■ **Try it**
Filter the data for lines with the word "compound", then copy every line so identified.

■ **Exercise materials**
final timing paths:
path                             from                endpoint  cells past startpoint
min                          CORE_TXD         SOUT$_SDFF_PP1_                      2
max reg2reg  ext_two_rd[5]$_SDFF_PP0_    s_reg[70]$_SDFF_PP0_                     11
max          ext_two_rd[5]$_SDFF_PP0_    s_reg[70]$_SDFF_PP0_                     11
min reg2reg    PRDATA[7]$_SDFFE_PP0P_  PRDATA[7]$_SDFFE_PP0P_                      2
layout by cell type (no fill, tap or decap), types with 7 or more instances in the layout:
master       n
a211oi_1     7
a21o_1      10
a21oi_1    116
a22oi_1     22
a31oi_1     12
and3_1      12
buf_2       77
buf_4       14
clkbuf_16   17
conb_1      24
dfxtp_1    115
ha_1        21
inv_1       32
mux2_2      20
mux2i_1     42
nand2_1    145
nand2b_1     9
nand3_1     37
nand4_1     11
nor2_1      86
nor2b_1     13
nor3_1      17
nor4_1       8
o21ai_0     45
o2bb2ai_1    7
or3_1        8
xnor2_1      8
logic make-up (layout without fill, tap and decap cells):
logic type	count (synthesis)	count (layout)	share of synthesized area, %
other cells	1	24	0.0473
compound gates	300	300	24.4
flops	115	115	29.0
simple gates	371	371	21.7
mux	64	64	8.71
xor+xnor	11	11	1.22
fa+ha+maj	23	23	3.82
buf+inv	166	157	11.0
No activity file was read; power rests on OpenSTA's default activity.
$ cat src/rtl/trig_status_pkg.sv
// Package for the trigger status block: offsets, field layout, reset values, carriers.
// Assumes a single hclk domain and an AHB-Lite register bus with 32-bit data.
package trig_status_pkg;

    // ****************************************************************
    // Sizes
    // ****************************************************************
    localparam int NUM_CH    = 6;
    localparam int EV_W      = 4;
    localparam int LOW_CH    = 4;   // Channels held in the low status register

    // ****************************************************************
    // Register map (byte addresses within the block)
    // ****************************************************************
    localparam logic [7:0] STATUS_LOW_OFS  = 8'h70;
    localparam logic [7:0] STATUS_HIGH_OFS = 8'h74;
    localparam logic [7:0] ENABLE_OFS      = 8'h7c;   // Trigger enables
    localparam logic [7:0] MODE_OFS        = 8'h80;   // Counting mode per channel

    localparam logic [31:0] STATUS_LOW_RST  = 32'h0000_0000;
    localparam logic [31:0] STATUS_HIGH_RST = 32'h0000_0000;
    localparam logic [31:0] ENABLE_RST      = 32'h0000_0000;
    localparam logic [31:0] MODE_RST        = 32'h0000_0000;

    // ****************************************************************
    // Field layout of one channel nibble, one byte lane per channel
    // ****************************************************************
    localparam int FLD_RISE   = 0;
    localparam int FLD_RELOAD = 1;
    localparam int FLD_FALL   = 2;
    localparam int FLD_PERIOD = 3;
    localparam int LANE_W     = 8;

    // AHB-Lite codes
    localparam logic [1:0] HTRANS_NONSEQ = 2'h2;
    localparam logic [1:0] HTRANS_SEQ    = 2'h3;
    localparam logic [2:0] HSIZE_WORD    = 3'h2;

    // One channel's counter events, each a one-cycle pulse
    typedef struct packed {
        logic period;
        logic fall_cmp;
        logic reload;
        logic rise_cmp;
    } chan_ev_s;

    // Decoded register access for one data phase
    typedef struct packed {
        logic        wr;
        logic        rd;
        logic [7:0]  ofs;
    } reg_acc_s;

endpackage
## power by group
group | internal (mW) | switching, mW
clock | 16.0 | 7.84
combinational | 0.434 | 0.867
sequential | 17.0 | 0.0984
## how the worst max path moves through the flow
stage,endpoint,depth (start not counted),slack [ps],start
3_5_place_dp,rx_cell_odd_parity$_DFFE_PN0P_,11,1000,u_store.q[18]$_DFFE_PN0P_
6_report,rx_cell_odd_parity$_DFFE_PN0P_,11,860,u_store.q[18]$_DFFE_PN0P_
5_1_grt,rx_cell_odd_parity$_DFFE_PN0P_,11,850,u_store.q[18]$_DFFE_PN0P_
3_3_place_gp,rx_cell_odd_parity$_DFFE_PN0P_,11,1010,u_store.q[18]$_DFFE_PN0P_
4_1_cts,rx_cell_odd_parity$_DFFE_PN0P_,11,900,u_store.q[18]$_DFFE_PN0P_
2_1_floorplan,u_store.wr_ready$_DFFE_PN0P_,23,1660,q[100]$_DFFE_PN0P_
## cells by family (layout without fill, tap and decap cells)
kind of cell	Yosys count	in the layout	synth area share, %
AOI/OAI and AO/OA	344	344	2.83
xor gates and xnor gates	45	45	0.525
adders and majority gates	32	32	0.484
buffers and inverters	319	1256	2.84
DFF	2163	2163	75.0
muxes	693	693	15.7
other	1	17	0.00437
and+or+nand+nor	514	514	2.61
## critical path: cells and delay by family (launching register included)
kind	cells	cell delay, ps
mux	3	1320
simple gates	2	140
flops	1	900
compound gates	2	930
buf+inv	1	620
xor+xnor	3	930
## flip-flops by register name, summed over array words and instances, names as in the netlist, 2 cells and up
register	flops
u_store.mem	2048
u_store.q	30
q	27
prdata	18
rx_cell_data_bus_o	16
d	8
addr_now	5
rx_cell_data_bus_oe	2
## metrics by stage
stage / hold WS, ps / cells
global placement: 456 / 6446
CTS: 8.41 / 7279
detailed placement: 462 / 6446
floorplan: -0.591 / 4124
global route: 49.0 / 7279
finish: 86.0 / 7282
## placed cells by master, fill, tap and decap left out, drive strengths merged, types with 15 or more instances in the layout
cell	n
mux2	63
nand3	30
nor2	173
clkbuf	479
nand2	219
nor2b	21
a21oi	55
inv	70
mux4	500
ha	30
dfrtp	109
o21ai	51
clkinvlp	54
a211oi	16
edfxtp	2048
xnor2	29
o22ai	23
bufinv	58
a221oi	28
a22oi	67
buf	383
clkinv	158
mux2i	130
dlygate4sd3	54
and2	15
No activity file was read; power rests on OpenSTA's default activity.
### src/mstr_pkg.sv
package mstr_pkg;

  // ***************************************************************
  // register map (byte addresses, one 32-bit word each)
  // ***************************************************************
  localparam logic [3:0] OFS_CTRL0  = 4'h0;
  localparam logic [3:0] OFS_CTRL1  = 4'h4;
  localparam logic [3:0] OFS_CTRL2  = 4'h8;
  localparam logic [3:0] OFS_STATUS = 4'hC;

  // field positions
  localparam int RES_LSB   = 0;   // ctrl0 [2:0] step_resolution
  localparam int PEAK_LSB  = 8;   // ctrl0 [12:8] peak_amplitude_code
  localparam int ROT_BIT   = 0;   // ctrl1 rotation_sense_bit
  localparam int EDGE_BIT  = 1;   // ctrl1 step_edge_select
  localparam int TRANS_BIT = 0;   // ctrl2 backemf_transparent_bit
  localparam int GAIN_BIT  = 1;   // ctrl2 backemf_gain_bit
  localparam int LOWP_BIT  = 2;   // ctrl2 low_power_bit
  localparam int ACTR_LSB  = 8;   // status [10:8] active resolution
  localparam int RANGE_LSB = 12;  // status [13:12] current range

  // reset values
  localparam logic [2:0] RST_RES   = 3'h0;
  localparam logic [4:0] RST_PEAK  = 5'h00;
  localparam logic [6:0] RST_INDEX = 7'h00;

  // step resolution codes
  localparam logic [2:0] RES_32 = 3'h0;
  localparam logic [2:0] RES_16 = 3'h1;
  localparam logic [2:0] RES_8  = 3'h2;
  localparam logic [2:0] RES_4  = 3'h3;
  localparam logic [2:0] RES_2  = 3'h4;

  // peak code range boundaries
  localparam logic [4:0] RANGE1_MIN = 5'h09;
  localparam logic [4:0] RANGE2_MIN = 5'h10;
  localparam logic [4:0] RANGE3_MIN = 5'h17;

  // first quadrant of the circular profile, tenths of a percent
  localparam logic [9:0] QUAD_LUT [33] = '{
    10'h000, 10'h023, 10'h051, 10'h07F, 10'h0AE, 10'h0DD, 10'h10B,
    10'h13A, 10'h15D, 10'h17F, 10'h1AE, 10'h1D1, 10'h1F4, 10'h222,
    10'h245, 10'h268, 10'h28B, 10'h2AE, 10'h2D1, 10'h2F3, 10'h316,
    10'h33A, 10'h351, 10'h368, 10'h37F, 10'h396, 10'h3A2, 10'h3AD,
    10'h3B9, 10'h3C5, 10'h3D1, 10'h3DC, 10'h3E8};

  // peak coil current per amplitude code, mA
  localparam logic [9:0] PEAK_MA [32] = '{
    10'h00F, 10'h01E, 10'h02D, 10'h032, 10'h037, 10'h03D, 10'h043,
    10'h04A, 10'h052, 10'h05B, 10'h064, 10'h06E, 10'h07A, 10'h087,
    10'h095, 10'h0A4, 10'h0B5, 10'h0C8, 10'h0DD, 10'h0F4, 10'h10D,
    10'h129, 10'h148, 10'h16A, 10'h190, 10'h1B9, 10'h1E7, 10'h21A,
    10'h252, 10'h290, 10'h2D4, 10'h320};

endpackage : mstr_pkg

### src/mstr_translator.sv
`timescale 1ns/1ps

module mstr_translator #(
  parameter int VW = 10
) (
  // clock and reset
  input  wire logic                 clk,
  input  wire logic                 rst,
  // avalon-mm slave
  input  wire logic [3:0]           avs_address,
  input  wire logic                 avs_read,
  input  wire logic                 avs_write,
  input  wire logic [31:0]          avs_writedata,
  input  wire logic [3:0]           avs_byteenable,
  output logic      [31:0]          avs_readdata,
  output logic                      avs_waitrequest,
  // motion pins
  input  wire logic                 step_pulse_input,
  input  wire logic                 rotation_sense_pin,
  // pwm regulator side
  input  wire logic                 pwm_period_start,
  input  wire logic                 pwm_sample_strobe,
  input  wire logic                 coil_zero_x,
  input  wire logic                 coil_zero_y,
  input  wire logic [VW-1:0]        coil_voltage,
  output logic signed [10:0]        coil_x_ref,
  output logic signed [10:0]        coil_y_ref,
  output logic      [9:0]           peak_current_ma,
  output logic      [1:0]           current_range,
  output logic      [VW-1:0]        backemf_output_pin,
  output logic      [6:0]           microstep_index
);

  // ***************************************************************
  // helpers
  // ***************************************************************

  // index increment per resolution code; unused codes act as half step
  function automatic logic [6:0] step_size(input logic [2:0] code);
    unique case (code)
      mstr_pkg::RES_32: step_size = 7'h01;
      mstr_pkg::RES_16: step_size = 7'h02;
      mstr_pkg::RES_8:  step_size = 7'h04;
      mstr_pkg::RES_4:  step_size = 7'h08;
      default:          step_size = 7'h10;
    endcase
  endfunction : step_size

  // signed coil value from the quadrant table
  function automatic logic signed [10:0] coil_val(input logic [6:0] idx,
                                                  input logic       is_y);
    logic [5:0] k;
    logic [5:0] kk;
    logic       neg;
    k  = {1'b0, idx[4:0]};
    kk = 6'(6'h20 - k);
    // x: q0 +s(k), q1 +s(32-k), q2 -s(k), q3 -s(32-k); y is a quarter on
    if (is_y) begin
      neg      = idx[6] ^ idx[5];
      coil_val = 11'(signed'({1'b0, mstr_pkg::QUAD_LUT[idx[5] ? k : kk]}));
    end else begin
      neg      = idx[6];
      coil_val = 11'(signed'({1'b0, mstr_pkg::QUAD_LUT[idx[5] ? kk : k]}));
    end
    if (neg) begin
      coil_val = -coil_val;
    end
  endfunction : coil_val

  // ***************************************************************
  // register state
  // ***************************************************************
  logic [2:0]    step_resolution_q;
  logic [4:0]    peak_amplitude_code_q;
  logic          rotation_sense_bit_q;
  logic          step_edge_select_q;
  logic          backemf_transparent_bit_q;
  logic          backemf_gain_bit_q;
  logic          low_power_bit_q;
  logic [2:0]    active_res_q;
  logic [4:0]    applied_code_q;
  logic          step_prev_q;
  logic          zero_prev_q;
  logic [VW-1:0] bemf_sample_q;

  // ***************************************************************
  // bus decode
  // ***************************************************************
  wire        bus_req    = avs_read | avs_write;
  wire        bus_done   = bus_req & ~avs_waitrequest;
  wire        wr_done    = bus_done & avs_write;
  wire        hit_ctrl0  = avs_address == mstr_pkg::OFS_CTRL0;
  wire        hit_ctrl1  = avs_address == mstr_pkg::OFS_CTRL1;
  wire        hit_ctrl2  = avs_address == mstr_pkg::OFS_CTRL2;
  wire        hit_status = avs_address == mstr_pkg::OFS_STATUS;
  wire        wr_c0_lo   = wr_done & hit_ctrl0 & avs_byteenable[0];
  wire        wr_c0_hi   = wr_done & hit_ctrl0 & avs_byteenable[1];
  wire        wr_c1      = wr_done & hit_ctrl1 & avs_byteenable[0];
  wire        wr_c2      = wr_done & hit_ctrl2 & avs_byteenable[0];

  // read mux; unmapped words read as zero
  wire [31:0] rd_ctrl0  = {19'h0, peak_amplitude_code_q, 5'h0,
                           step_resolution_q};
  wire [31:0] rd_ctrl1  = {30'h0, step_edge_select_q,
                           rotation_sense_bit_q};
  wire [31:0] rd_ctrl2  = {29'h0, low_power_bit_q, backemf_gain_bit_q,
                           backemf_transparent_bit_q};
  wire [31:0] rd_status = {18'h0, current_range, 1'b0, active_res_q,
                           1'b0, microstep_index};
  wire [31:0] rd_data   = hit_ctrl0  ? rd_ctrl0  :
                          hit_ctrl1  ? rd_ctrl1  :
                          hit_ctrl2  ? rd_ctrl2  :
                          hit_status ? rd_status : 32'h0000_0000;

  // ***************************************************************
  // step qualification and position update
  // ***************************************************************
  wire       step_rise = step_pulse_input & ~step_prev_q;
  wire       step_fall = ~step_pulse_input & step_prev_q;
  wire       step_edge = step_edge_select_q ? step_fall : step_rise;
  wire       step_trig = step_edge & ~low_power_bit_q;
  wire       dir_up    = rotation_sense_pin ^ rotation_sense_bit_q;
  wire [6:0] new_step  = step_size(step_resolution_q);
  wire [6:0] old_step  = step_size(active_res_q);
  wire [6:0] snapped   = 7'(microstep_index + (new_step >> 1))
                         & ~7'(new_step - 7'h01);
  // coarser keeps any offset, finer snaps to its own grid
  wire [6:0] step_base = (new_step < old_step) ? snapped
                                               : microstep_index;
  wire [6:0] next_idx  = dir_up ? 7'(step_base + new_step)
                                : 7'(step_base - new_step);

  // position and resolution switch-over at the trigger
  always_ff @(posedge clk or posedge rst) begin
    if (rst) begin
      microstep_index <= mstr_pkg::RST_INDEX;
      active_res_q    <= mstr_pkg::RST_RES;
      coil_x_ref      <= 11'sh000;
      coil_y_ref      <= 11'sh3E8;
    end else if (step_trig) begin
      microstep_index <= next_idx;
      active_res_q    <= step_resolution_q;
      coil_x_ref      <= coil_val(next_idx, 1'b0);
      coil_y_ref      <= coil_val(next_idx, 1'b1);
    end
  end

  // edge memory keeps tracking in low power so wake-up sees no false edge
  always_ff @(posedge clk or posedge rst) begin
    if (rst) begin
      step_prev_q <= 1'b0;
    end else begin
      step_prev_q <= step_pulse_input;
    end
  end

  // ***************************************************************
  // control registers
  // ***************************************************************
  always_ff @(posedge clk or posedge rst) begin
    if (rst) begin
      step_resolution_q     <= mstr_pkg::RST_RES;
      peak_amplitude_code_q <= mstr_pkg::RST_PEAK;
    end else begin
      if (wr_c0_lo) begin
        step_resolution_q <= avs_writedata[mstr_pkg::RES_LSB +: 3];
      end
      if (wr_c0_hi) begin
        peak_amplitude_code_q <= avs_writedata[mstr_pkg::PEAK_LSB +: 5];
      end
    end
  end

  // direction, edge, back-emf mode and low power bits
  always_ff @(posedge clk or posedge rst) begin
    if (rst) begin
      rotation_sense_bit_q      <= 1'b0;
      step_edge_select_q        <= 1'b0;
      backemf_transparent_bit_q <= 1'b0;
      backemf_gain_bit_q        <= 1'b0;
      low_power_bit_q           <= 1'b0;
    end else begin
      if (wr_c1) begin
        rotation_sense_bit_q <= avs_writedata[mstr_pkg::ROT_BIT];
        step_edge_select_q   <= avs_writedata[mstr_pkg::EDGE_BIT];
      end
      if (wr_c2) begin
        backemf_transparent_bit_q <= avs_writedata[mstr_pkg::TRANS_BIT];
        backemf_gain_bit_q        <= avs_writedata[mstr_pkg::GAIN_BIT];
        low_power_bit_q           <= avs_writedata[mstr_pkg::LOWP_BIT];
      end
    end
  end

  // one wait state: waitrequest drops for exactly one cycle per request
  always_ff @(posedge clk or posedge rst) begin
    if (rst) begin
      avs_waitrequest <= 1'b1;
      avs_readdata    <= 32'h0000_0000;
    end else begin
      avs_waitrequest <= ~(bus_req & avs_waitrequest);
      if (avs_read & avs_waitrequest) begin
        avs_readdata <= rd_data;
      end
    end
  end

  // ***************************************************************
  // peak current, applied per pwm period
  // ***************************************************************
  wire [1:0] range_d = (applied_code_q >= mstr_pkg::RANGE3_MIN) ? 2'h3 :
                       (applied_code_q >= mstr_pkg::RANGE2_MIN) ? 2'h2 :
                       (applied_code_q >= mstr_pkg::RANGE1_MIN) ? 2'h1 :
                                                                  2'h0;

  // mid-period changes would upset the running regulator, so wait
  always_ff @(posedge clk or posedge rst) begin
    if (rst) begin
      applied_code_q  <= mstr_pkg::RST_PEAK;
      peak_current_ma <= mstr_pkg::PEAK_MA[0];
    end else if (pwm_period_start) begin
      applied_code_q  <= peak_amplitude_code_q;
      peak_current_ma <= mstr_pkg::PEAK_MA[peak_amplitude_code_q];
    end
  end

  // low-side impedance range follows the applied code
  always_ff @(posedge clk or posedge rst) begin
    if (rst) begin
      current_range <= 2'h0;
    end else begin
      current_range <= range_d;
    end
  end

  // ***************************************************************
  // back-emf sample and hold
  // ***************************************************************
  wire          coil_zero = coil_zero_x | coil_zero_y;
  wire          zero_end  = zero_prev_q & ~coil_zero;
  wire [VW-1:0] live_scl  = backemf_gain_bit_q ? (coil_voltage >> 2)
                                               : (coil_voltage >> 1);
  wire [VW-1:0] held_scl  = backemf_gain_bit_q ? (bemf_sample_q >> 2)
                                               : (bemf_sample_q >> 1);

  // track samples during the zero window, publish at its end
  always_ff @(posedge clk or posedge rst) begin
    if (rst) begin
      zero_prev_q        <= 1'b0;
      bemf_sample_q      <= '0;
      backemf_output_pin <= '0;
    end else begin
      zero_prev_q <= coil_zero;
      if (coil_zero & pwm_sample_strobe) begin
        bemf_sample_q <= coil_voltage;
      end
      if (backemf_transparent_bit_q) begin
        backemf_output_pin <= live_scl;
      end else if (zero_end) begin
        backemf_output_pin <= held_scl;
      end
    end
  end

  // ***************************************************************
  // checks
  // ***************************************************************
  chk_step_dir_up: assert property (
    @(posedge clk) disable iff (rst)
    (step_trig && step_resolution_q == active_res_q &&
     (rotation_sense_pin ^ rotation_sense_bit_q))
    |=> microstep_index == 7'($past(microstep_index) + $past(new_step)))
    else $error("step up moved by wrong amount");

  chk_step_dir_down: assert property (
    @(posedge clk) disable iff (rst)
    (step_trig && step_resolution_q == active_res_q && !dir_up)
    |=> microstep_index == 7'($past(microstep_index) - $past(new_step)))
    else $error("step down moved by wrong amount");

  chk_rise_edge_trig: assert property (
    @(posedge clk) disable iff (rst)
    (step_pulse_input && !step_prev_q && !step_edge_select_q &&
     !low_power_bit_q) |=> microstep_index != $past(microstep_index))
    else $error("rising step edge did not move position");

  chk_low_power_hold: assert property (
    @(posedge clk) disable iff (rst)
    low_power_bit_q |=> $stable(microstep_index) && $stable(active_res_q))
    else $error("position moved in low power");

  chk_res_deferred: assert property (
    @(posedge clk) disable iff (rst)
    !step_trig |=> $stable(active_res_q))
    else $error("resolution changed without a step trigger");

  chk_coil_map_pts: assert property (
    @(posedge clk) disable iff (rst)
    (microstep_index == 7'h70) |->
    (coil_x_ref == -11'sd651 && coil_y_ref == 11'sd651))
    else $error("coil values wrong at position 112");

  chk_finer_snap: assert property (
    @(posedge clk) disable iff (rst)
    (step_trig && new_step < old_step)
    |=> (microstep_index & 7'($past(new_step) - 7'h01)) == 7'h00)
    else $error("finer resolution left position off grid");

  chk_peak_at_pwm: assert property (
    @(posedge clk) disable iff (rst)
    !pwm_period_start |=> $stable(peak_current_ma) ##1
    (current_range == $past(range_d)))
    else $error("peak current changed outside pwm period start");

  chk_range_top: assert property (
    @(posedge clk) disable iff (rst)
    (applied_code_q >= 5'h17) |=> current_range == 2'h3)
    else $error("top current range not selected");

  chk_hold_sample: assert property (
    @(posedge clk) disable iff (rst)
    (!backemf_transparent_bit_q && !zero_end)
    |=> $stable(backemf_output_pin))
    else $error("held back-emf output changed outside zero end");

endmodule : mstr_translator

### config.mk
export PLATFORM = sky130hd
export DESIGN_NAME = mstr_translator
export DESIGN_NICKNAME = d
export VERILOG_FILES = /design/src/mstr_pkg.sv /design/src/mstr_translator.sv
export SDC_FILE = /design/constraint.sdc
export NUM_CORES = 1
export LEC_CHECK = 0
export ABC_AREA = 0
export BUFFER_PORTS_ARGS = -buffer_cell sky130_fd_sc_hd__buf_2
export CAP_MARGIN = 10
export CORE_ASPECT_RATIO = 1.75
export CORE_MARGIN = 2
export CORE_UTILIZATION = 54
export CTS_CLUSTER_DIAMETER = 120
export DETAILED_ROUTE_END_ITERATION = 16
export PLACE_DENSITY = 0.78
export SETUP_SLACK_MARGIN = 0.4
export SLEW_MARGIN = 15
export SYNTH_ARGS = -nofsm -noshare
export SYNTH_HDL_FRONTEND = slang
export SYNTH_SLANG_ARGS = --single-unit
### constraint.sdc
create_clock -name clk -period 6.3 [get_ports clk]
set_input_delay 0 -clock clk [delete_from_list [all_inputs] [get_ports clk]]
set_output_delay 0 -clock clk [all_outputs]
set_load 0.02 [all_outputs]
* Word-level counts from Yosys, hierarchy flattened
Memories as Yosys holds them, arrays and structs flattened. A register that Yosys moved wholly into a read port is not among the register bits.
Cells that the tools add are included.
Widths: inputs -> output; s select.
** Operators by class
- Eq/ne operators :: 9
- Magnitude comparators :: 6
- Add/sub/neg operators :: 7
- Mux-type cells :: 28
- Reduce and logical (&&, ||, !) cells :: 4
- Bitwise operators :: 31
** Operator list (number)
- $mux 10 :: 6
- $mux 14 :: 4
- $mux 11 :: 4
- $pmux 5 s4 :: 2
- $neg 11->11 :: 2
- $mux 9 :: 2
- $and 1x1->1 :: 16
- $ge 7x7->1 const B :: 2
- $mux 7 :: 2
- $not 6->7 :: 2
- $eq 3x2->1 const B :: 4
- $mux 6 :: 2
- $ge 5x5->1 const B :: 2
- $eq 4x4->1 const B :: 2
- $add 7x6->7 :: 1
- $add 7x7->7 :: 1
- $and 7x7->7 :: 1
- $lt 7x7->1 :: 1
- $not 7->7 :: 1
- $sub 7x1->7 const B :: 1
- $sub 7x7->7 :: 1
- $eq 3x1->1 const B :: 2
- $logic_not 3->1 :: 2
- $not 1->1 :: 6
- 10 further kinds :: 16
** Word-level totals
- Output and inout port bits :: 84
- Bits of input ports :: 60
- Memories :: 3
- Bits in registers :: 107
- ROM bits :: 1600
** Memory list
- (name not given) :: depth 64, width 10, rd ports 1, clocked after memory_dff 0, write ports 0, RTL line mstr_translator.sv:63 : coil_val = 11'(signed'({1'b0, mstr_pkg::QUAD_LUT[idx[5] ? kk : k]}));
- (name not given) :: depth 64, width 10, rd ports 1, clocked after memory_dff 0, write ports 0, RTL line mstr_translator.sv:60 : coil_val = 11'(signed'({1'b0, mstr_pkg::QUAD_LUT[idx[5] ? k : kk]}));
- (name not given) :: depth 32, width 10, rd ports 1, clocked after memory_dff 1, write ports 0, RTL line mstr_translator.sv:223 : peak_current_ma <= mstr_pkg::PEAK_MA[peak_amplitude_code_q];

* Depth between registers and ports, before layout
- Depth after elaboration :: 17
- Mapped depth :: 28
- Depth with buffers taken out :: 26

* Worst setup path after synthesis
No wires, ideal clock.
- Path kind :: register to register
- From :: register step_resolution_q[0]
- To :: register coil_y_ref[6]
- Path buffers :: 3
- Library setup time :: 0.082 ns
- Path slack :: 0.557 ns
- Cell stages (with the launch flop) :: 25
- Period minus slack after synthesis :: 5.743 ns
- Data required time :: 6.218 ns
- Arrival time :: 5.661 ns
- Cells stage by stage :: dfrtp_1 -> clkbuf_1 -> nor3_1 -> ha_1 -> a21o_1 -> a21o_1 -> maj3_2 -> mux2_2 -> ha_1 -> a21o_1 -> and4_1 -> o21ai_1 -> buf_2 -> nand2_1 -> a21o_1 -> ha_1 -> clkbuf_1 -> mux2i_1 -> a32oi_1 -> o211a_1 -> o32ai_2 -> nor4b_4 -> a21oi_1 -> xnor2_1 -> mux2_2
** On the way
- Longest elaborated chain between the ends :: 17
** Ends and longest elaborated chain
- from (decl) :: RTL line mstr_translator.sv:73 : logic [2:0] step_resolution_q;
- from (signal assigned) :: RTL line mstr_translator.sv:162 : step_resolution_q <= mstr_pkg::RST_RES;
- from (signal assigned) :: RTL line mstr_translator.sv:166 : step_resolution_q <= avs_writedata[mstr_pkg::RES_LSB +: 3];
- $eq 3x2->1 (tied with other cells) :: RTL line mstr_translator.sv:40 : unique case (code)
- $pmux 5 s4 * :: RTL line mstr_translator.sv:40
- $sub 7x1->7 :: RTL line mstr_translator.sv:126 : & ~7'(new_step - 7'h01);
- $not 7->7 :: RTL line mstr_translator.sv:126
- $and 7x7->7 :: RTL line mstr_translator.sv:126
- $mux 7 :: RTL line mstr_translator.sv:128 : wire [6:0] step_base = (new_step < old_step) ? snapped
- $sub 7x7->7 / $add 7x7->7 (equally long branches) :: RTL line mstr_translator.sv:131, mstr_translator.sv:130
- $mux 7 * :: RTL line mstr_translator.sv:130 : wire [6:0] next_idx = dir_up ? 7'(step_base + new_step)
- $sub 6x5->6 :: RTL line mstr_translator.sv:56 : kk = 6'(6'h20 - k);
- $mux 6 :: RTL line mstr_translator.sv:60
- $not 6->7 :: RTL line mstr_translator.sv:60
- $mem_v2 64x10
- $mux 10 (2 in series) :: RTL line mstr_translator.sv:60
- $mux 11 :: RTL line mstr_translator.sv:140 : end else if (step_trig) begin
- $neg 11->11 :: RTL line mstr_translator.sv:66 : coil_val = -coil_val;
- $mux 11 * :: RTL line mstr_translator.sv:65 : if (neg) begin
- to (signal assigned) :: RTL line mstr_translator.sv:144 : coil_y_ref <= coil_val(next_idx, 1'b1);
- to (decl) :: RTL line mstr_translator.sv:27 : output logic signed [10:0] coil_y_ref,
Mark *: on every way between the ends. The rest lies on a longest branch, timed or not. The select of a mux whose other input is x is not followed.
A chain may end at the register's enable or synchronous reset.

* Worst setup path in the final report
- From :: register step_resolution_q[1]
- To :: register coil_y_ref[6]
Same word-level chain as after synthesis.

■ **Solution**
compound gates	300	300	24.4
compound gates	2	930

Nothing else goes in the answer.